I opened my mouth to respond but didn’t have anything coherent to say. Instead, I let the incoherent ramble fall from my mind. “Why are you like this? You belittle me every chance you get around my cooking. Then you tell me not to talk to your brother as if I betrayed you or something, and now you are trying to convince me that I don’t even have a right to call you out on it! It’s bullshit!”
“I'm not telling you not to call me out. I’m telling you that you don’t owe me or anyone else an explanation. You need to keep seeing my brother? Go for it! But don’t say I didn’t warn you. He is a creep. He takes what he wants and doesn’t care who he steps on to get there. If he is asking you on a date, it is because he wants something. What does he want, Jenna?”
I stepped back like he had hit me, my back hit the walk-in door, swallowing past the pain as tears burned my eyes. “So you think that's the only way that someone would want me? To get something? Poor pathetic Jenna. Who could possibly want me? I am just the loser who never left Cape Shore, who has worked at a shitty tourist trap restaurant, who can’t ever get her shit together to make her dreams come true.” Now the tears were impossible to hold back. I turned toward the door so he couldn’t see my tears.
“That’s not what I meant,” he said.
“Sounds to me like you never say what you mean,” I said.

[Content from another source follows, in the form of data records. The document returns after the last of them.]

### src/common/rps_defines.svh
/*
  Constants of the reset, fault and power sequencer: offsets, fields,
  reset values and timing counts. Included by the package and the design.
*/
`ifndef RPS_DEFINES_SVH
`define RPS_DEFINES_SVH
// Clock and timing
`define CLK_HZ 10000000
`define SUPPLY_TIMER_MS 10
`define TIMER_W 17
`define SOFT_HOLD_LEN 4'h8
// Synchronised pin vector layout
`define SYNC_W 7
`define IN_HWRST 0
`define IN_SWRST 1
`define IN_BATT 2
`define IN_VDD 3
`define IN_WAKE 4
`define IN_DC 5
`define IN_USB 6
// Hardware reset bit resets asserted, so reset out cannot pulse high on release
`define SYNC_RST 7'h1e
// Register offsets
`define ADDR_W 12
`define REG_CTRL 12'h000
`define REG_STATUS 12'h004
`define REG_INT_STATUS 12'h008
`define REG_INT_MASK 12'h00c
// Control fields and reset value
`define CTRL_FAULT_SLEEP 0
`define CTRL_SLEEP_CMD 1
`define CTRL_RST 1'h1
// Event bits, shared by status and mask
`define EV_W 7
`define EV_BATT 0
`define EV_VDD 1
`define EV_SWRST 2
`define EV_WAKE 3
`define EV_DC 4
`define EV_USB 5
`define EV_SOFT 6
`define BOOT_ADDR 32'h0000_0000
`endif

### src/common/rps_pkg.sv
/*
  Types of the reset, fault and power sequencer.
  Assumes rps_defines.svh on the include path.
*/
`include "rps_defines.svh"
package rps_pkg;
  // One-hot sequencer states
  typedef enum logic [4:0] {
    ST_HOLD = 5'b00001,
    ST_RELEASE = 5'b00010,
    ST_RUN = 5'b00100,
    ST_SOFT = 5'b01000,
    ST_SLEEP = 5'b10000
  } state_t;

  typedef struct packed {
    logic [`SYNC_W-1:0] stage1;
    logic [`SYNC_W-1:0] stage2;
  } sync_t;

  typedef struct packed {
    logic busy;
    logic [`TIMER_W-1:0] count;
  } timer_t;

  typedef struct packed {
    state_t state;
    logic [`SYNC_W-1:0] prev;
    logic [3:0] soft_cnt;
    logic fault_sleep;
    logic [`EV_W-1:0] int_status;
    logic [`EV_W-1:0] int_mask;
    logic irq;
    logic reset_output_n;
    logic core_power_enable;
    logic imprecise_abort;
    logic instr_abort;
    logic fetch_start;
    logic [31:0] boot_address;
    logic sw_reset_pulse;
    logic external_dc_powered;
    logic usb_host_present;
    logic timer_start;
    logic pready;
    logic pslverr;
    logic [31:0] prdata;
  } core_t;
endpackage

### src/logic/reset_power_seq.sv
/*
  Reset, fault and power-state sequencer of a processor module, with an
  APB register slave. Assumes pclk at 10 MHz, presetn async active low,
  connector pins asynchronous, watchdog and GPIO reset pulses on pclk.
*/
// Chosen here: the APB interface to the registers and the placing of the registers.
// Operation
// - Battery fault low blocks wakeup; its assertion forces sleep or an abort.
// - A falling software reset input requests a system software reset.
// - Supply fault assertion forces sleep or an unmaskable imprecise abort.
// - Supply fault is ignored for 10 ms after any wakeup.
// - Reset out follows hardware reset, released before first fetch.
// - Reset out also asserted during sleep, watchdog and GPIO resets.
// - Power enable is negated on sleep entry.
// - Hardware reset is level sensitive, aborts the current instruction.
// - After hardware reset release, execution starts at address zero.
// - Low DC indicator means running from external DC.
// - High USB attach indicator means a host is connected.
`timescale 1ns/100ps
`include "rps_defines.svh"
module reset_power_seq #(
  parameter int unsigned SUPPLY_IGNORE_CYCLES = `SUPPLY_TIMER_MS * (`CLK_HZ / 1000)
) (
  // Clock and reset
  input wire logic pclk,
  input wire logic presetn,
  // APB slave
  input wire logic psel,
  input wire logic penable,
  input wire logic pwrite,
  input wire logic [`ADDR_W-1:0] paddr,
  input wire logic [31:0] pwdata,
  output logic [31:0] prdata,
  output logic pready,
  output logic pslverr,
  // Connector pins
  input wire logic hardware_reset_in_n,
  input wire logic software_reset_req_n,
  input wire logic battery_fault_in_n,
  input wire logic supply_fault_in_n,
  input wire logic wakeup_req_n,
  input wire logic external_dc_present_n,
  input wire logic usb_client_attached,
  output logic reset_output_n,
  output logic core_power_enable,
  // On-chip soft reset sources
  input wire logic watchdog_reset,
  input wire logic gpio_reset,
  // Core side
  output logic instr_abort,
  output logic imprecise_abort,
  output logic fetch_start,
  output logic [31:0] boot_address,
  output logic sw_reset_pulse,
  output logic external_dc_powered,
  output logic usb_host_present,
  output logic irq
);
  rps_pkg::core_t q;
  rps_pkg::core_t next_q;
  logic [`SYNC_W-1:0] sync;
  logic timer_busy;

  function automatic logic fell(input logic [`SYNC_W-1:0] prev, input logic [`SYNC_W-1:0] cur, input int idx);
    fell = prev[idx] & ~cur[idx];
  endfunction

  function automatic logic changed(input logic [`SYNC_W-1:0] prev, input logic [`SYNC_W-1:0] cur, input int idx);
    changed = prev[idx] ^ cur[idx];
  endfunction

  // Every pin read below goes through this first
  pin_sync u_sync (
    .pclk(pclk),
    .presetn(presetn),
    .pins({usb_client_attached, external_dc_present_n, wakeup_req_n, supply_fault_in_n,
           battery_fault_in_n, software_reset_req_n, hardware_reset_in_n}),
    .levels(sync)
  );

  supply_timer #(
    .CYCLES(SUPPLY_IGNORE_CYCLES)
  ) u_timer (
    .pclk(pclk),
    .presetn(presetn),
    .start(q.timer_start),
    .busy(timer_busy)
  );

  // Sequencer, event capture and register access
  always_comb begin
    logic access;
    logic wr;
    logic rd_clear;
    logic sleep_cmd;
    logic hw_low;
    logic batt_ev;
    logic vdd_ev;
    logic [`EV_W-1:0] ev;
    logic [31:0] rdata;
    access = 1'b0;
    wr = 1'b0;
    rd_clear = 1'b0;
    sleep_cmd = 1'b0;
    hw_low = 1'b0;
    batt_ev = 1'b0;
    vdd_ev = 1'b0;
    ev = '0;
    rdata = '0;
    next_q = q;
    next_q.prev = sync;
    next_q.imprecise_abort = 1'b0;
    next_q.instr_abort = 1'b0;
    next_q.fetch_start = 1'b0;
    next_q.sw_reset_pulse = 1'b0;
    next_q.timer_start = 1'b0;

    // Register writes and read-clear land on the access edge only
    access = psel & penable & q.pready;
    wr = access & pwrite;
    if (wr && paddr == `REG_CTRL) begin
      next_q.fault_sleep = pwdata[`CTRL_FAULT_SLEEP];
      sleep_cmd = pwdata[`CTRL_SLEEP_CMD];
    end
    if (wr && paddr == `REG_INT_MASK) begin
      next_q.int_mask = pwdata[`EV_W-1:0];
    end
    rd_clear = access & ~pwrite & (paddr == `REG_INT_STATUS);

    hw_low = ~sync[`IN_HWRST];
    batt_ev = fell(q.prev, sync, `IN_BATT);
    vdd_ev = fell(q.prev, sync, `IN_VDD) & ~timer_busy;

    // State sequence; faults outrank soft resets and commands
    case (q.state)
      rps_pkg::ST_HOLD: begin
        next_q.state = rps_pkg::ST_RELEASE;
      end
      rps_pkg::ST_RELEASE: begin
        next_q.state = rps_pkg::ST_RUN;
        next_q.fetch_start = 1'b1;
        next_q.boot_address = `BOOT_ADDR;
      end
      rps_pkg::ST_RUN: begin
        if (batt_ev || vdd_ev) begin
          ev[`EV_BATT] = batt_ev;
          ev[`EV_VDD] = vdd_ev;
          if (q.fault_sleep) begin
            next_q.state = rps_pkg::ST_SLEEP;
          end else begin
            next_q.imprecise_abort = 1'b1;
          end
        end else if (fell(q.prev, sync, `IN_SWRST)) begin
          ev[`EV_SWRST] = 1'b1;
          next_q.sw_reset_pulse = 1'b1;
          next_q.state = rps_pkg::ST_SOFT;
          next_q.soft_cnt = `SOFT_HOLD_LEN;
        end else if (watchdog_reset || gpio_reset) begin
          ev[`EV_SOFT] = 1'b1;
          next_q.state = rps_pkg::ST_SOFT;
          next_q.soft_cnt = `SOFT_HOLD_LEN;
        end else if (sleep_cmd) begin
          next_q.state = rps_pkg::ST_SLEEP;
        end
      end
      rps_pkg::ST_SOFT: begin
        if (q.soft_cnt == 4'h0) begin
          next_q.state = rps_pkg::ST_RELEASE;
        end else begin
          next_q.soft_cnt = q.soft_cnt - 4'h1;
        end
      end
      rps_pkg::ST_SLEEP: begin
        // A wake edge during a battery fault is dropped, not deferred
        if (fell(q.prev, sync, `IN_WAKE) && sync[`IN_BATT]) begin
          ev[`EV_WAKE] = 1'b1;
          next_q.timer_start = 1'b1;
          next_q.state = rps_pkg::ST_RELEASE;
        end
      end
      default: begin
        next_q.state = rps_pkg::ST_HOLD;
      end
    endcase

    // Hardware reset level overrides the next state and every core pulse; events and register writes still land
    if (hw_low) begin
      next_q.state = rps_pkg::ST_HOLD;
      next_q.imprecise_abort = 1'b0;
      next_q.sw_reset_pulse = 1'b0;
      next_q.timer_start = 1'b0;
      next_q.fetch_start = 1'b0;
      next_q.instr_abort = (q.state == rps_pkg::ST_RUN);
    end

    ev[`EV_DC] = changed(q.prev, sync, `IN_DC);
    ev[`EV_USB] = changed(q.prev, sync, `IN_USB);
    next_q.external_dc_powered = ~sync[`IN_DC];
    next_q.usb_host_present = sync[`IN_USB];

    // Outputs follow the next state so they match the state register
    next_q.reset_output_n = (next_q.state == rps_pkg::ST_RELEASE) ||
                            (next_q.state == rps_pkg::ST_RUN);
    next_q.core_power_enable = (next_q.state != rps_pkg::ST_SLEEP);

    // Clear only the bits the read returned, so an event after setup is kept; set wins
    next_q.int_status = (q.int_status & ~(rd_clear ? q.prdata[`EV_W-1:0] : '0)) | ev;
    next_q.irq = |(next_q.int_status & next_q.int_mask);

    // Answer in the setup cycle so the access phase has no wait state
    case (paddr)
      `REG_CTRL: rdata = {30'h0, 1'b0, q.fault_sleep};
      `REG_STATUS: rdata = {20'h0, timer_busy, q.usb_host_present, q.external_dc_powered,
                            q.core_power_enable, q.reset_output_n, 2'h0, q.state};
      `REG_INT_STATUS: rdata = {25'h0, q.int_status};
      `REG_INT_MASK: rdata = {25'h0, q.int_mask};
      default: rdata = '0;
    endcase
    next_q.pready = psel & ~penable;
    next_q.prdata = (psel & ~penable) ? rdata : q.prdata;
    next_q.pslverr = (psel & ~penable) & ~((paddr == `REG_CTRL) | (paddr == `REG_STATUS) |
                     (paddr == `REG_INT_STATUS) | (paddr == `REG_INT_MASK));
  end

  always_ff @(posedge pclk or negedge presetn) begin
    if (!presetn) begin
      q <= '0;
      q.state <= rps_pkg::ST_HOLD;
      q.prev <= `SYNC_RST;
      q.fault_sleep <= `CTRL_RST;
      q.core_power_enable <= 1'b1;
    end else begin
      q <= next_q;
    end
  end

  assign prdata = q.prdata;
  assign pready = q.pready;
  assign pslverr = q.pslverr;
  assign reset_output_n = q.reset_output_n;
  assign core_power_enable = q.core_power_enable;
  assign instr_abort = q.instr_abort;
  assign imprecise_abort = q.imprecise_abort;
  assign fetch_start = q.fetch_start;
  assign boot_address = q.boot_address;
  assign sw_reset_pulse = q.sw_reset_pulse;
  assign external_dc_powered = q.external_dc_powered;
  assign usb_host_present = q.usb_host_present;
  assign irq = q.irq;
endmodule // reset_power_seq

### src/logic/pin_sync.sv
/*
  Two-flop synchroniser for the connector inputs.
  Assumes the pins are asynchronous to pclk; read only the output.
*/
`timescale 1ns/100ps
`include "rps_defines.svh"
module pin_sync (
  // Clock and reset
  input wire logic pclk,
  input wire logic presetn,
  // Pins in, synchronised levels out
  input wire logic [`SYNC_W-1:0] pins,
  output logic [`SYNC_W-1:0] levels
);
  rps_pkg::sync_t q;
  rps_pkg::sync_t next_q;

  // Second stage is the only reader of the first
  always_comb begin
    next_q.stage1 = pins;
    next_q.stage2 = q.stage1;
  end

  always_ff @(posedge pclk or negedge presetn) begin
    if (!presetn) begin
      q <= {`SYNC_RST, `SYNC_RST};
    end else begin
      q <= next_q;
    end
  end

  assign levels = q.stage2;
endmodule // pin_sync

I shook my head without turning around as I pushed on the handle to open the walk-in and leave. Only the door didn’t budge.
Chapter Thirty
Ipushed the door again, then again and again. “No!” I yelled as my heart rate ticked up. “It’s stuck!” My voice rose several octaves above my usual speaking voice.
Jared stepped up beside me, his eyes darting between me and the door, and I assumed he was trying to decide if I was being a wimp or if we were really trapped. He reached for the handle, his shoulder brushing against me before he pushed on the door. It didn’t move. Walk-ins typically always opened out, but just in case, Jared yanked the door inward. Still, it didn’t move. He glanced at me. His face was calm in stark contrast to my welling panic.

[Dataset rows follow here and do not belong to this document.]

===== src/pcrc_pkg.sv =====
// Purpose: Constants and types shared by the programmable CRC block
// Assumes: 32-bit classic Wishbone slave, byte addresses
// Notes: Control registers are 16 bits wide in the low half of a word
package pcrc_pkg;
	// ****************************************************************
	// Register byte addresses
	// ****************************************************************
	localparam logic [7:0] CTRL_LO_ADR = 8'h00;
	localparam logic [7:0] CTRL_HI_ADR = 8'h04;
	localparam logic [7:0] POLY_LO_ADR = 8'h08;
	localparam logic [7:0] POLY_HI_ADR = 8'h0c;
	localparam logic [7:0] DATA_ADR = 8'h10;
	localparam logic [7:0] RESULT_ADR = 8'h14;
	localparam logic [7:0] IRQ_STAT_ADR = 8'h18;
	localparam logic [7:0] IRQ_MASK_ADR = 8'h1c;

	// ****************************************************************
	// Field positions
	// ****************************************************************
	localparam int ON_BIT = 15;
	localparam int IDLE_STOP_BIT = 13;
	localparam int COUNT_LSB = 8;
	localparam int FULL_BIT = 7;
	localparam int EMPTY_BIT = 6;
	localparam int ISEL_BIT = 5;
	localparam int GO_BIT = 4;
	localparam int LSB_FIRST_BIT = 3;
	localparam int VARIANT_BIT = 2;
	localparam int WIDTH_LSB = 8;
	localparam int POLY_LENGTH_MINUS_ONE_LSB = 0;

	// ****************************************************************
	// Sizes and limits
	// ****************************************************************
	localparam int FIFO_DEPTH = 16;
	localparam logic [4:0] FIFO_MAX_SHORT = 5'h10;
	localparam logic [4:0] FIFO_MAX_LONG = 5'h08;
	localparam logic [4:0] POLY_LENGTH_MINUS_ONE_LONG_MIN = 5'h07;
	localparam logic [15:0] POLY_LO_MASK = 16'hfffe;
	localparam logic [31:0] ALL_ONES = 32'hffff_ffff;
	localparam logic [4:0] TOP_BIT = 5'h1f;

	typedef enum logic {PCRC_IDLE, PCRC_SHIFT} pcrc_phase_e;

	// Whole state of the block
	typedef struct packed {
		logic on;
		logic idle_stop;
		logic isel;
		logic go;
		logic lsb_first;
		logic variant;
		logic [4:0] width_m1;
		logic [4:0] poly_length_minus_one_m1;
		logic [15:0] poly_lo;
		logic [15:0] poly_hi;
		logic [31:0] crc;
		logic [31:0] sr;
		logic [4:0] bits_left;
		pcrc_phase_e phase;
		logic [3:0] rd_ptr;
		logic [3:0] wr_ptr;
		logic [4:0] count;
		logic ist;
		logic imask;
		logic irq;
		logic ack;
		logic [31:0] dat;
		logic [FIFO_DEPTH-1:0][31:0] fifo;
	} pcrc_state_s;
endpackage


===== src/pcrc_top.sv =====
// Purpose: Programmable CRC generator with data FIFO, Wishbone slave
// Assumes: Single 50 MHz clock, synchronous active-low reset
// Notes: Serial engine consumes one data bit per clock
//
// Overview of operation
// - The on bit enables the whole block and resets to zero.
// - With idle-stop set the engine freezes while the device idles.
// - A read-only count shows FIFO words; pushes stop at 8 or 16 by length.
// - The full flag is set while the count is at or above its 8 or 16 limit.
// - The empty flag is set while the FIFO is empty, one at reset.
// - With event select set, the interrupt fires when the FIFO empties.
// - With event select clear, it fires when shifting has completed.
// - Software sets start to run the shifter; hardware may clear it.
// - Direction bit set shifts each word LSB first, else MSB first.
// - The variant bit picks alternate or legacy calculation mode.
// - The width field holds data word width minus one.
// - The length field holds polynomial length minus one.
// - Unimplemented bits read zero and ignore writes.
`timescale 1ns/1ns
module pcrc_top (
	input wire logic sys_clk_in,
	input wire logic rst_n_in,
	input wire logic wb_cyc_in,
	input wire logic wb_stb_in,
	input wire logic wb_we_in,
	input wire logic [7:0] wb_adr_in,
	input wire logic [3:0] wb_sel_in,
	input wire logic [31:0] wb_dat_in,
	input wire logic idle_in,
	output logic [31:0] wb_dat_out,
	output logic wb_ack_out,
	output logic irq_out
);
	// ****************************************************************
	// Helper functions
	// ****************************************************************
	// Mask of crc bits in use
	function automatic logic [31:0] len_mask(input logic [4:0] poly_length_minus_one);
		len_mask = pcrc_pkg::ALL_ONES >> (pcrc_pkg::TOP_BIT - poly_length_minus_one);
	endfunction

	// FIFO limit for a polynomial length
	function automatic logic [4:0] fifo_max(input logic [4:0] poly_length_minus_one);
		fifo_max = (poly_length_minus_one >= pcrc_pkg::POLY_LENGTH_MINUS_ONE_LONG_MIN) ?
			pcrc_pkg::FIFO_MAX_LONG : pcrc_pkg::FIFO_MAX_SHORT;
	endfunction

	// Byte-lane write mask
	function automatic logic [31:0] lane_mask(input logic [3:0] sel);
		lane_mask = {{8{sel[3]}}, {8{sel[2]}}, {8{sel[1]}}, {8{sel[0]}}};
	endfunction

	// ****************************************************************
	// State and next state
	// ****************************************************************
	pcrc_pkg::pcrc_state_s st_ff;
	pcrc_pkg::pcrc_state_s nxt_st;
	logic req;
	logic wr;
	logic [31:0] wm;
	logic [31:0] wd;
	logic run;
	logic push;
	logic pop;
	logic din;
	logic fb;
	logic [31:0] poly;
	logic [31:0] cmask;
	logic [31:0] c;
	logic [15:0] ctrl_lo;
	logic [15:0] ctrl_hi;

	// Request decode and derived control
	always_comb begin
		req = wb_cyc_in && wb_stb_in && !st_ff.ack;
		wr = req && wb_we_in;
		wm = lane_mask(wb_sel_in);
		run = st_ff.on && !(st_ff.idle_stop && idle_in);
		poly = {st_ff.poly_hi, st_ff.poly_lo} | 32'h0000_0001;
		cmask = len_mask(st_ff.poly_length_minus_one_m1);
		ctrl_lo = '0;
		ctrl_lo[pcrc_pkg::ON_BIT] = st_ff.on;
		ctrl_lo[pcrc_pkg::IDLE_STOP_BIT] = st_ff.idle_stop;
		ctrl_lo[pcrc_pkg::COUNT_LSB +: 5] = st_ff.count;
		// Full also covers a count left above a lowered limit
		ctrl_lo[pcrc_pkg::FULL_BIT] =
			(st_ff.count >= fifo_max(st_ff.poly_length_minus_one_m1));
		ctrl_lo[pcrc_pkg::EMPTY_BIT] = (st_ff.count == 5'h00);
		ctrl_lo[pcrc_pkg::ISEL_BIT] = st_ff.isel;
		ctrl_lo[pcrc_pkg::GO_BIT] = st_ff.go;
		ctrl_lo[pcrc_pkg::LSB_FIRST_BIT] = st_ff.lsb_first;
		ctrl_lo[pcrc_pkg::VARIANT_BIT] = st_ff.variant;
		ctrl_hi = '0;
		ctrl_hi[pcrc_pkg::WIDTH_LSB +: 5] = st_ff.width_m1;
		ctrl_hi[pcrc_pkg::POLY_LENGTH_MINUS_ONE_LSB +: 5] = st_ff.poly_length_minus_one_m1;
	end

	// ****************************************************************
	// Next-state logic: bus slave, FIFO, engine, interrupt
	// ****************************************************************
	always_comb begin
		nxt_st = st_ff;
		nxt_st.ack = req;
		nxt_st.dat = '0;
		wd = wb_dat_in & wm;
		push = 1'b0;
		pop = 1'b0;
		din = 1'b0;
		fb = 1'b0;
		c = st_ff.crc;
		// Register reads, unmapped reads return zero
		if (req && !wb_we_in) begin
			case (wb_adr_in)
				pcrc_pkg::CTRL_LO_ADR: nxt_st.dat = {16'h0000, ctrl_lo};
				pcrc_pkg::CTRL_HI_ADR: nxt_st.dat = {16'h0000, ctrl_hi};
				pcrc_pkg::POLY_LO_ADR: nxt_st.dat = {16'h0000, st_ff.poly_lo};
				pcrc_pkg::POLY_HI_ADR: nxt_st.dat = {16'h0000, st_ff.poly_hi};
				pcrc_pkg::RESULT_ADR: nxt_st.dat = st_ff.crc;
				pcrc_pkg::IRQ_STAT_ADR: nxt_st.dat = {31'h0, st_ff.ist};
				pcrc_pkg::IRQ_MASK_ADR: nxt_st.dat = {31'h0, st_ff.imask};
				default: nxt_st.dat = '0;
			endcase
		end
		// Register writes; reserved bits are dropped
		if (wr && wb_sel_in[1]) begin
			case (wb_adr_in)
				pcrc_pkg::CTRL_LO_ADR: begin
					nxt_st.on = wb_dat_in[pcrc_pkg::ON_BIT];
					nxt_st.idle_stop = wb_dat_in[pcrc_pkg::IDLE_STOP_BIT];
				end
				pcrc_pkg::CTRL_HI_ADR: begin
					nxt_st.width_m1 = wb_dat_in[pcrc_pkg::WIDTH_LSB +: 5];
				end
				pcrc_pkg::POLY_LO_ADR: nxt_st.poly_lo[15:8] = wb_dat_in[15:8];
				pcrc_pkg::POLY_HI_ADR: nxt_st.poly_hi[15:8] = wb_dat_in[15:8];
				default: ;
			endcase
		end
		if (wr && wb_sel_in[0]) begin
			case (wb_adr_in)
				pcrc_pkg::CTRL_LO_ADR: begin
					nxt_st.isel = wb_dat_in[pcrc_pkg::ISEL_BIT];
					nxt_st.go = wb_dat_in[pcrc_pkg::GO_BIT];
					nxt_st.lsb_first = wb_dat_in[pcrc_pkg::LSB_FIRST_BIT];
					nxt_st.variant = wb_dat_in[pcrc_pkg::VARIANT_BIT];
				end
				pcrc_pkg::CTRL_HI_ADR: begin
					nxt_st.poly_length_minus_one_m1 = wb_dat_in[pcrc_pkg::POLY_LENGTH_MINUS_ONE_LSB +: 5];
				end
				pcrc_pkg::POLY_LO_ADR: begin
					nxt_st.poly_lo[7:0] = wb_dat_in[7:0] &
						pcrc_pkg::POLY_LO_MASK[7:0];
				end
				pcrc_pkg::POLY_HI_ADR: nxt_st.poly_hi[7:0] = wb_dat_in[7:0];
				pcrc_pkg::IRQ_STAT_ADR: nxt_st.ist = st_ff.ist & !wb_dat_in[0];
				pcrc_pkg::IRQ_MASK_ADR: nxt_st.imask = wb_dat_in[0];
				default: ;
			endcase
		end
		if (wr && wb_adr_in == pcrc_pkg::RESULT_ADR) begin
			nxt_st.crc = (st_ff.crc & ~wm) | wd; // Seed preset
		end
		// Word push; ignored while off or full
		// Count may sit above a lowered limit until drained
		if (wr && wb_adr_in == pcrc_pkg::DATA_ADR && st_ff.on &&
			st_ff.count < fifo_max(st_ff.poly_length_minus_one_m1)) begin
			push = 1'b1;
			nxt_st.fifo[st_ff.wr_ptr] = wd;
			nxt_st.wr_ptr = st_ff.wr_ptr + 4'h1;
		end
		// Serial engine, one bit per clock while running
		if (run) begin
			case (st_ff.phase)
				pcrc_pkg::PCRC_IDLE: begin
					if (st_ff.go && st_ff.count != 5'h00) begin
						pop = 1'b1;
					end
				end
				pcrc_pkg::PCRC_SHIFT: begin
					din = st_ff.lsb_first ? st_ff.sr[0] : st_ff.sr[31];
					nxt_st.sr = st_ff.lsb_first ? (st_ff.sr >> 1) :
						(st_ff.sr << 1);
					if (st_ff.variant) begin
						fb = st_ff.crc[st_ff.poly_length_minus_one_m1] ^ din;
						c = (st_ff.crc << 1) & cmask;
					end else begin
						fb = st_ff.crc[st_ff.poly_length_minus_one_m1];
						c = ((st_ff.crc << 1) | {31'h0, din}) & cmask;
					end
					nxt_st.crc = fb ? ((c ^ poly) & cmask) : c;
					nxt_st.bits_left = st_ff.bits_left - 5'h01;
					if (!st_ff.go) begin
						nxt_st.phase = pcrc_pkg::PCRC_IDLE;
					end else if (st_ff.bits_left == 5'h00) begin
						if (st_ff.count != 5'h00) begin
							pop = 1'b1;
						end else begin
							nxt_st.phase = pcrc_pkg::PCRC_IDLE;
							nxt_st.go = 1'b0;
							if (!st_ff.isel) begin
								nxt_st.ist = 1'b1;
							end
						end
					end
				end
				default: nxt_st.phase = pcrc_pkg::PCRC_IDLE;
			endcase
		end
		// Pop loads the shifter, aligned for the chosen direction
		if (pop) begin
			nxt_st.phase = pcrc_pkg::PCRC_SHIFT;
			nxt_st.bits_left = st_ff.width_m1;
			nxt_st.sr = st_ff.lsb_first ? st_ff.fifo[st_ff.rd_ptr] :
				(st_ff.fifo[st_ff.rd_ptr] <<
				(pcrc_pkg::TOP_BIT - st_ff.width_m1));
			nxt_st.rd_ptr = st_ff.rd_ptr + 4'h1;
			if (st_ff.isel && st_ff.count == 5'h01 && !push) begin
				nxt_st.ist = 1'b1;
			end
		end
		nxt_st.count = st_ff.count + {4'h0, push} - {4'h0, pop};
		// Turning the block off flushes FIFO and engine
		if (!st_ff.on) begin
			nxt_st.phase = pcrc_pkg::PCRC_IDLE;
			nxt_st.count = 5'h00;
			nxt_st.rd_ptr = 4'h0;
			nxt_st.wr_ptr = 4'h0;
		end
		nxt_st.irq = nxt_st.ist && nxt_st.imask;
	end

	// ****************************************************************
	// State register
	// ****************************************************************
	always_ff @(posedge sys_clk_in) begin
		if (!rst_n_in) begin
			st_ff <= '0;
		end else begin
			st_ff <= nxt_st;
		end
	end

	assign wb_dat_out = st_ff.dat;
	assign wb_ack_out = st_ff.ack;
	assign irq_out = st_ff.irq;
endmodule // pcrc_top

“What the fuck?” I asked. I threw my shoulder against the door as he pushed against the handle with his weight. “Are we stuck in a walk-in? A goddamn walk-in?”
“Let’s try to wedge it open,” he said, still entirely too calm for the situation.
“With what?” I asked, spinning in a circle, looking for something we could use. “It’s not like we store crowbars in the walk-in.” It was two metal shelving units on either wall. When the time came to open the bakery, we would stock it full from the vendors, buying in bulk, but until then, we didn’t want products to go to waste. The shelves had a gallon of milk, a quart of cream, two dozen eggs, strawberries, blueberries, apricots, oranges, butter and nothing else. “Should I throw the milk at it?”
“Here,” Jared said with a smile, pulling a spatula out of his apron. He wedged it between the door and the wall. “You push the handle while I slide the spatula through.”